*Task statement*: Every line with the word "finish" in it should be extracted from the data that follows.

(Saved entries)
__________________________________________________
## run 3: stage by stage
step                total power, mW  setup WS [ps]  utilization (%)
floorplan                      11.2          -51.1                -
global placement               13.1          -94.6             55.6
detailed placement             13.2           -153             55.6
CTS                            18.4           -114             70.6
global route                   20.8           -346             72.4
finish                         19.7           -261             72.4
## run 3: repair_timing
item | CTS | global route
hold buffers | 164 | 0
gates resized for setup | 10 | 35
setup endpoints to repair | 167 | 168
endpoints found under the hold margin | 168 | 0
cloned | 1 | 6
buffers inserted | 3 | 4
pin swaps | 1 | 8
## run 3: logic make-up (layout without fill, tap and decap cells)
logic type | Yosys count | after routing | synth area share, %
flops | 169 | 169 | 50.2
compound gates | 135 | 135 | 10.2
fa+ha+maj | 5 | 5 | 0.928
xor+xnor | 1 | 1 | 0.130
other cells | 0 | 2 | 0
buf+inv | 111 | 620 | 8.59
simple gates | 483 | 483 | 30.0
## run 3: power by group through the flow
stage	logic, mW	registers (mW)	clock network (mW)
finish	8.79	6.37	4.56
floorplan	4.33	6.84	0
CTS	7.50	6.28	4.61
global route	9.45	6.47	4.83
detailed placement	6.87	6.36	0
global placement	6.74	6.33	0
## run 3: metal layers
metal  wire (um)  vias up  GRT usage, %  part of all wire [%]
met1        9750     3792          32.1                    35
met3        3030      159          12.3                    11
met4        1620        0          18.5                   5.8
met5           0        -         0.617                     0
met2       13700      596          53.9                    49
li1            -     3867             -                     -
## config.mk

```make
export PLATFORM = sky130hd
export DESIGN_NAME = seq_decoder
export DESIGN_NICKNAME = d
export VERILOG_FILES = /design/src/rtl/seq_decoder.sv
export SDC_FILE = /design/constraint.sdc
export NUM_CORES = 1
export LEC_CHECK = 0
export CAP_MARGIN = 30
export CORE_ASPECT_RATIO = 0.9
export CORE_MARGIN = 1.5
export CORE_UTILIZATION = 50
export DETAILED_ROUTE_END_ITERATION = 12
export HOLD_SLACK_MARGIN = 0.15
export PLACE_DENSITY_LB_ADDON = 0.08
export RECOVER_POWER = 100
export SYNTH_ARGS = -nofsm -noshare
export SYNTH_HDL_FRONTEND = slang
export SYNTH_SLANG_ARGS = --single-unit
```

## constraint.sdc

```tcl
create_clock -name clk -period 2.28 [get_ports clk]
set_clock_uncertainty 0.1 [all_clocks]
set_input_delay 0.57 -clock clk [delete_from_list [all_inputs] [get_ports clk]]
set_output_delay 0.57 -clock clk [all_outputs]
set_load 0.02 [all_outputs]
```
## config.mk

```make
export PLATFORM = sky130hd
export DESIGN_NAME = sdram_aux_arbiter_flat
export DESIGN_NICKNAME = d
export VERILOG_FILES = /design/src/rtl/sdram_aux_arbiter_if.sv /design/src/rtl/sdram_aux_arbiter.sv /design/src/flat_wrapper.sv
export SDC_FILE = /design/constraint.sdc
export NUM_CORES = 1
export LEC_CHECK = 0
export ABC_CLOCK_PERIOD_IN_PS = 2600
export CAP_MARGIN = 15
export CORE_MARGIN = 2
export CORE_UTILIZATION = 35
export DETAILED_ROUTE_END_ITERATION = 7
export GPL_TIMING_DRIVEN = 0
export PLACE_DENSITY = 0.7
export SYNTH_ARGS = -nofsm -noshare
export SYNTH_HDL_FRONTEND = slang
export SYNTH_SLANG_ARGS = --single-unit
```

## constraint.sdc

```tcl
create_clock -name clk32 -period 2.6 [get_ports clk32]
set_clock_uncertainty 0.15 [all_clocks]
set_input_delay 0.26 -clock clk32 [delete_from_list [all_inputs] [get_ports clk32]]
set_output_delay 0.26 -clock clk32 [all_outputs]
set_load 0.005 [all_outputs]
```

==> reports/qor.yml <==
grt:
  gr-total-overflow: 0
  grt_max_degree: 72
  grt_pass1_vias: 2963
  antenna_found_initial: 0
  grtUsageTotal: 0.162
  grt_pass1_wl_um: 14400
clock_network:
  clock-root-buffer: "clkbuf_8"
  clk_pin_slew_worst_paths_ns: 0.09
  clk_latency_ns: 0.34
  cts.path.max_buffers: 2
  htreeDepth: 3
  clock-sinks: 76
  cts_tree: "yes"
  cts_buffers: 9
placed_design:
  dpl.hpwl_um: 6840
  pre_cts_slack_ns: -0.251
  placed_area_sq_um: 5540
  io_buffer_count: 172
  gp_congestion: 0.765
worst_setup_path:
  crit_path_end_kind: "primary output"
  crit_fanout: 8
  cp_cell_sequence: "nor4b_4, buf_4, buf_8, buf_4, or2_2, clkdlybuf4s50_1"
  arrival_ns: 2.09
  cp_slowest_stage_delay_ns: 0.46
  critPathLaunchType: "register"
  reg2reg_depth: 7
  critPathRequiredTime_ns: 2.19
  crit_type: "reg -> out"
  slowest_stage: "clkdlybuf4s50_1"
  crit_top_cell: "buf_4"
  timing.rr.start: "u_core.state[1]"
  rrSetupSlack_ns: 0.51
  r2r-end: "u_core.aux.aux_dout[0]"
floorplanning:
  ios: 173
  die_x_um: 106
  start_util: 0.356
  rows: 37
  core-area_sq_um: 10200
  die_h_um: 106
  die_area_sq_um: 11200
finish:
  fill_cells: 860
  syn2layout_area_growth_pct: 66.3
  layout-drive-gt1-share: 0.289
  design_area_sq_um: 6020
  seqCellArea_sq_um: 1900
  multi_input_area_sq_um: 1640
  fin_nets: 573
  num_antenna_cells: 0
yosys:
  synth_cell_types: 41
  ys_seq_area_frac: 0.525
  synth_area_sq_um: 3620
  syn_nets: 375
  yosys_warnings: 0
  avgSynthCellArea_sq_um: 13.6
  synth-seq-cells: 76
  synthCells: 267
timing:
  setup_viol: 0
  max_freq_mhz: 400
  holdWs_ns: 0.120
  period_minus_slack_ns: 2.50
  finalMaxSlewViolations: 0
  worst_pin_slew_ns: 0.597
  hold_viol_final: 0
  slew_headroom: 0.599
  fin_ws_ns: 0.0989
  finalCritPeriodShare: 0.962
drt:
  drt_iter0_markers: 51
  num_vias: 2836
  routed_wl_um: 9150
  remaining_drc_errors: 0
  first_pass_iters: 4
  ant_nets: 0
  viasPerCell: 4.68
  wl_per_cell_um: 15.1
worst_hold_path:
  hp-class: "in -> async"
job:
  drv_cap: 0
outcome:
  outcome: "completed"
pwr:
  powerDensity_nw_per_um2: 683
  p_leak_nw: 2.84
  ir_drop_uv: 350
__________________________________________________
*Output of the exercise*:
finish                         19.7           -261             72.4
finish	8.79	6.37	4.56
finish:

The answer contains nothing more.